(Dataset excerpts)
------------------------------

## config.mk

```make
export PLATFORM = sky130hd
export DESIGN_NAME = axil_periph_bridge
export DESIGN_NICKNAME = d
export VERILOG_FILES = /design/src/rtl/axil_periph_bridge.sv
export SDC_FILE = /design/constraint.sdc
export NUM_CORES = 1
export LEC_CHECK = 0
export CAP_MARGIN = 20
export CELL_PAD_IN_SITES_DETAIL_PLACEMENT = 1
export CELL_PAD_IN_SITES_GLOBAL_PLACEMENT = 1
export CORE_ASPECT_RATIO = 1.4
export CORE_UTILIZATION = 35
export CTS_CLUSTER_DIAMETER = 30
export DETAILED_ROUTE_END_ITERATION = 10
export GPL_ROUTABILITY_DRIVEN = 0
export HOLD_SLACK_MARGIN = 0.06
export PLACE_DENSITY_LB_ADDON = 0.3
export SYNTH_ARGS = -nofsm -noshare
export SYNTH_HDL_FRONTEND = slang
export SYNTH_SLANG_ARGS = --single-unit
```

## constraint.sdc

```tcl
create_clock -name clk -period 16.3 [get_ports clk]
set_input_delay 3.26 -clock clk [delete_from_list [all_inputs] [get_ports clk]]
set_output_delay 3.26 -clock clk [all_outputs]
set_load 0.02 [all_outputs]
```

## src/rtl/axil_periph_bridge.sv

```systemverilog
// AXI4-Lite slave to single-outstanding valid/ready peripheral bridge.
// AW, W and AR are each buffered in a one-deep holding register; reads and
// writes are arbitrated round-robin and each access may end in SLVERR from
// the peripheral error flag or from the access timeout.
module axil_periph_bridge #(
   parameter int unsigned ADDR_W  = 32,
   parameter int unsigned DATA_W  = 32,
   parameter int unsigned TIMEOUT = 255
) (
   input  logic                  clk,
   input  logic                  reset,
   input  logic                  s_axi_awvalid,
   output logic                  s_axi_awready,
   input  logic [ADDR_W-1:0]     s_axi_awaddr,
   input  logic                  s_axi_wvalid,
   output logic                  s_axi_wready,
   input  logic [DATA_W-1:0]     s_axi_wdata,
   input  logic [DATA_W/8-1:0]   s_axi_wstrb,
   output logic                  s_axi_bvalid,
   input  logic                  s_axi_bready,
   output logic [1:0]            s_axi_bresp,
   input  logic                  s_axi_arvalid,
   output logic                  s_axi_arready,
   input  logic [ADDR_W-1:0]     s_axi_araddr,
   output logic                  s_axi_rvalid,
   input  logic                  s_axi_rready,
   output logic [DATA_W-1:0]     s_axi_rdata,
   output logic [1:0]            s_axi_rresp,
   output logic                  periph_valid,
   input  logic                  periph_ready,
   output logic [ADDR_W-1:0]     periph_addr,
   output logic [DATA_W-1:0]     periph_wdata,
   output logic [DATA_W/8-1:0]   periph_wstrb,
   input  logic [DATA_W-1:0]     periph_rdata,
   input  logic                  periph_err
);

   localparam int unsigned STRB_W = DATA_W / 8;
   localparam int unsigned CNT_W  = (TIMEOUT < 2) ? 1 : $clog2(TIMEOUT + 1);
   localparam bit          TMO_EN = (TIMEOUT != 0);

   localparam logic [1:0] RESP_OKAY   = 2'b00;
   localparam logic [1:0] RESP_SLVERR = 2'b10;

   localparam logic [2:0] S_IDLE    = 3'd0;
   localparam logic [2:0] S_WR_ACC  = 3'd1;
   localparam logic [2:0] S_RD_ACC  = 3'd2;
   localparam logic [2:0] S_WR_RESP = 3'd3;
   localparam logic [2:0] S_RD_RESP = 3'd4;

   logic [2:0]        state_q, state_d;
   logic              prio_wr_q, prio_wr_d;
   logic [CNT_W-1:0]  cnt_q, cnt_d;

   logic              aw_h_q, aw_h_d;
   logic [ADDR_W-1:0] aw_addr_q, aw_addr_d;
   logic              w_h_q, w_h_d;
   logic [DATA_W-1:0] w_data_q, w_data_d;
   logic [STRB_W-1:0] w_strb_q, w_strb_d;
   logic              ar_h_q, ar_h_d;
   logic [ADDR_W-1:0] ar_addr_q, ar_addr_d;

   logic              aw_ready_q, aw_ready_d;
   logic              w_ready_q, w_ready_d;
   logic              ar_ready_q, ar_ready_d;

   logic              pvalid_q, pvalid_d;
   logic [ADDR_W-1:0] paddr_q, paddr_d;
   logic [DATA_W-1:0] pwdata_q, pwdata_d;
   logic [STRB_W-1:0] pwstrb_q, pwstrb_d;

   logic              bvalid_q, bvalid_d;
   logic [1:0]        bresp_q, bresp_d;
   logic              rvalid_q, rvalid_d;
   logic [1:0]        rresp_q, rresp_d;
   logic [DATA_W-1:0] rdata_q, rdata_d;

   logic              wr_elig;
   logic              rd_elig;
   logic              tmo_hit;
   logic [1:0]        acc_resp;

   // Next-state logic: holding-register capture, arbitration, access and response phases
   always_comb begin
      state_d    = state_q;
      prio_wr_d  = prio_wr_q;
      cnt_d      = cnt_q;
      aw_h_d     = aw_h_q;
      aw_addr_d  = aw_addr_q;
      w_h_d      = w_h_q;
      w_data_d   = w_data_q;
      w_strb_d   = w_strb_q;
      ar_h_d     = ar_h_q;
      ar_addr_d  = ar_addr_q;
      pvalid_d   = pvalid_q;
      paddr_d    = paddr_q;
      pwdata_d   = pwdata_q;
      pwstrb_d   = pwstrb_q;
      bvalid_d   = bvalid_q;
      bresp_d    = bresp_q;
      rvalid_d   = rvalid_q;
      rresp_d    = rresp_q;
      rdata_d    = rdata_q;
      wr_elig    = aw_h_q && w_h_q;
      rd_elig    = ar_h_q;
      tmo_hit    = TMO_EN && ((cnt_q + CNT_W'(1)) == CNT_W'(TIMEOUT));
      acc_resp   = RESP_OKAY;

      // A channel is only accepted into an empty holding register
      if (s_axi_awvalid && !aw_h_q) begin
         aw_h_d    = 1'b1;
         aw_addr_d = s_axi_awaddr;
      end
      if (s_axi_wvalid && !w_h_q) begin
         w_h_d    = 1'b1;
         w_data_d = s_axi_wdata;
         w_strb_d = s_axi_wstrb;
      end
      if (s_axi_arvalid && !ar_h_q) begin
         ar_h_d    = 1'b1;
         ar_addr_d = s_axi_araddr;
      end

      case (state_q)
         S_IDLE: begin
            if (wr_elig && (!rd_elig || prio_wr_q)) begin
               aw_h_d   = 1'b0;
               w_h_d    = 1'b0;
               pvalid_d = 1'b1;
               paddr_d  = aw_addr_q;
               pwdata_d = w_data_q;
               pwstrb_d = w_strb_q;
               cnt_d    = '0;
               state_d  = S_WR_ACC;
               // Priority only moves when the other side was also waiting
               if (rd_elig) prio_wr_d = 1'b0;
            end else if (rd_elig) begin
               ar_h_d   = 1'b0;
               pvalid_d = 1'b1;
               paddr_d  = ar_addr_q;
               pwdata_d = w_data_q;
               pwstrb_d = '0;
               cnt_d    = '0;
               state_d  = S_RD_ACC;
               if (wr_elig) prio_wr_d = 1'b1;
            end
         end
         S_WR_ACC, S_RD_ACC: begin
            // periph_ready has precedence over a timeout in the same cycle
            if (periph_ready || tmo_hit) begin
               acc_resp = (periph_ready && !periph_err) ? RESP_OKAY : RESP_SLVERR;
               pvalid_d = 1'b0;
               if (state_q == S_WR_ACC) begin
                  bvalid_d = 1'b1;
                  bresp_d  = acc_resp;
                  state_d  = S_WR_RESP;
               end else begin
                  rvalid_d = 1'b1;
                  rresp_d  = acc_resp;
                  rdata_d  = periph_ready ? periph_rdata : '0;
                  state_d  = S_RD_RESP;
               end
            end else begin
               cnt_d = cnt_q + CNT_W'(1);
            end
         end
         S_WR_RESP: begin
            if (s_axi_bready) begin
               bvalid_d = 1'b0;
               state_d  = S_IDLE;
            end
         end
         S_RD_RESP: begin
            if (s_axi_rready) begin
               rvalid_d = 1'b0;
               state_d  = S_IDLE;
            end
         end
         default: state_d = S_IDLE;
      endcase

      aw_ready_d = !aw_h_d;
      w_ready_d  = !w_h_d;
      ar_ready_d = !ar_h_d;
   end

   // State and output registers
   always_ff @(posedge clk or posedge reset) begin
      if (reset) begin
         state_q    <= S_IDLE;
         prio_wr_q  <= 1'b1;
         cnt_q      <= '0;
         aw_h_q     <= 1'b0;
         aw_addr_q  <= '0;
         w_h_q      <= 1'b0;
         w_data_q   <= '0;
         w_strb_q   <= '0;
         ar_h_q     <= 1'b0;
         ar_addr_q  <= '0;
         aw_ready_q <= 1'b1;
         w_ready_q  <= 1'b1;
         ar_ready_q <= 1'b1;
         pvalid_q   <= 1'b0;
         paddr_q    <= '0;
         pwdata_q   <= '0;
         pwstrb_q   <= '0;
         bvalid_q   <= 1'b0;
         bresp_q    <= RESP_OKAY;
         rvalid_q   <= 1'b0;
         rresp_q    <= RESP_OKAY;
         rdata_q    <= '0;
      end else begin
         state_q    <= state_d;
         prio_wr_q  <= prio_wr_d;
         cnt_q      <= cnt_d;
         aw_h_q     <= aw_h_d;
         aw_addr_q  <= aw_addr_d;
         w_h_q      <= w_h_d;
         w_data_q   <= w_data_d;
         w_strb_q   <= w_strb_d;
         ar_h_q     <= ar_h_d;
         ar_addr_q  <= ar_addr_d;
         aw_ready_q <= aw_ready_d;
         w_ready_q  <= w_ready_d;
         ar_ready_q <= ar_ready_d;
         pvalid_q   <= pvalid_d;
         paddr_q    <= paddr_d;
         pwdata_q   <= pwdata_d;
         pwstrb_q   <= pwstrb_d;
         bvalid_q   <= bvalid_d;
         bresp_q    <= bresp_d;
         rvalid_q   <= rvalid_d;
         rresp_q    <= rresp_d;
         rdata_q    <= rdata_d;
      end
   end

   assign s_axi_awready = aw_ready_q;
   assign s_axi_wready  = w_ready_q;
   assign s_axi_arready = ar_ready_q;
   assign s_axi_bvalid  = bvalid_q;
   assign s_axi_bresp   = bresp_q;
   assign s_axi_rvalid  = rvalid_q;
   assign s_axi_rresp   = rresp_q;
   assign s_axi_rdata   = rdata_q;
   assign periph_valid  = pvalid_q;
   assign periph_addr   = paddr_q;
   assign periph_wdata  = pwdata_q;
   assign periph_wstrb  = pwstrb_q;

endmodule

```

==> flow_summary.ini <==
[flow_run]
max_cap_viol_count = 0

[global_routing]
grt_max_degree = 87
grt_use_total = 0.183
overflow = 0
grt_pass1_vias = 6739
grt_pass1_wl_mm = 36.6
antenna_found_initial = 1

[pwr]
vdd_drop_max_mv = 0.109
p_total_mw = 3.00
leakagePower_nw = 5.62
power_density_mw_per_mm2 = 228

[clocking]
cts_hold_buf = 0
clkSlewWorstSetupHoldPaths_ps = 50
cts_tree = yes
numClockSinks = 223
cts_resized = 0
post_cts_buffers = 0
clk_latency_ps = 520
cts_root_buf = clkbuf_16
cts_buffer_depth = 3
htree_levels = 2
cts_buffers = 43

[setup_path]
cp.required_ps = 13040
critPathMaxStageDelay_ps = 650
r2r_slack_ps = 13700
cp-start-kind = register
cp_slowest_cell = clkdlybuf4s50_1
r2r_cells = 4
worstReg2RegStart = ar_h_q
cp_max_fo = 1
cp.arrival_ps = 1670
cp-end-kind = primary output
cp_top_family = buffers and inverters
critPathBufInv = 1
path_class = register to primary output
worstReg2RegEnd = periph_wdata[29]
crit_chain = clkdlybuf4s50_1

[sta]
timing.fmax_mhz = 203
rsz0062_at_grt = no
final.min_clock_period_ps = 4930
holdWs_ps = 479
clock_skew_ps = 19.9
setup_viol = 0
min_period_over_period = 0.303
worst_pin_slew_ps = 1060
fin_ws_ps = 11370
hold_viol_final = 0
tns_ps = 0
slew_viol_final = 0
max_slew_margin = 0.290

[floorplan]
core_area_mm2 = 0.0247
boundaryPins = 251
dieArea_mm2 = 0.0258
fp-row-count = 68
chipHeight_um = 190
die_w_um = 136
initial_utilization = 0.356

[logic_synthesis]
netlist.area_leader.share = 0.623
avgSynthCellArea_um2 = 14.2
yosysUniqueCellTypes = 46
synth.area.top_cells = dfrtp_1 (62%), mux2_2 (17%), mux2i_1 (4.3%), a22o_1 (3.1%), o21ai_0 (2.1%)
yosys.area.top_type = dfrtp_1
synth_cells = 621
synth-xor-area-share = 0.00498
synth_seq_cells = 223
synth_ff_type = dfrtp_1
synth_commonest_cells = dfrtp_1 (219), mux2_2 (132), nand2_1 (45), mux2i_1 (38), o21ai_0 (37)
synth_top_family_by_area = multiplexers
synth_edf_count = 0
yosysMostFrequentCell = dfrtp_1
yosysWarnings = 0
synth_fa_ha_area_frac = 0.00285
async_reset_ff_frac = 1.00
ys_seq_area_frac = 0.635
synthSimpleGateAreaFrac = 0.0410
syn_area_mm2 = 0.00879
synth_compound_area_frac = 0.0754
synth.area.mux_share = 0.214

[routing]
detail_route.wl_per_cell_um = 18.7
drcViolationCount = 0
wirelength_mm = 22.9
drt_iter0_markers = 174
num_vias = 6012
drt_first_pass_iters = 6
via_per_inst = 4.89
drt.antenna.violating_nets = 0

[hold_path]
holdPathEnd = periph_addr[21]
hold_start = periph_addr[21]
worstHoldPathType = register to register
hold_depth = 2

[final_layout]
fillers = 2395
antennaDiodeCount = 0
multi_input_comb_area_mm2 = 0.00302
seqCellArea_mm2 = 0.00559
syn_to_final_growth_pct = 49.7
drive_above_1_share = 0.252
nNetsFinal = 1025

[place]
dpl_worst_slack_ps = 11020
portBuffers = 248
hpwl_mm = 14.8

[run_status]
status = complete, no violations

------------------------------

- _Work to be completed_
Would you copy out exactly the lines from the one holding "hpwl_mm = 14.8" through the end of the entries above, both ends included?

- _Written answer_
hpwl_mm = 14.8

[run_status]
status = complete, no violations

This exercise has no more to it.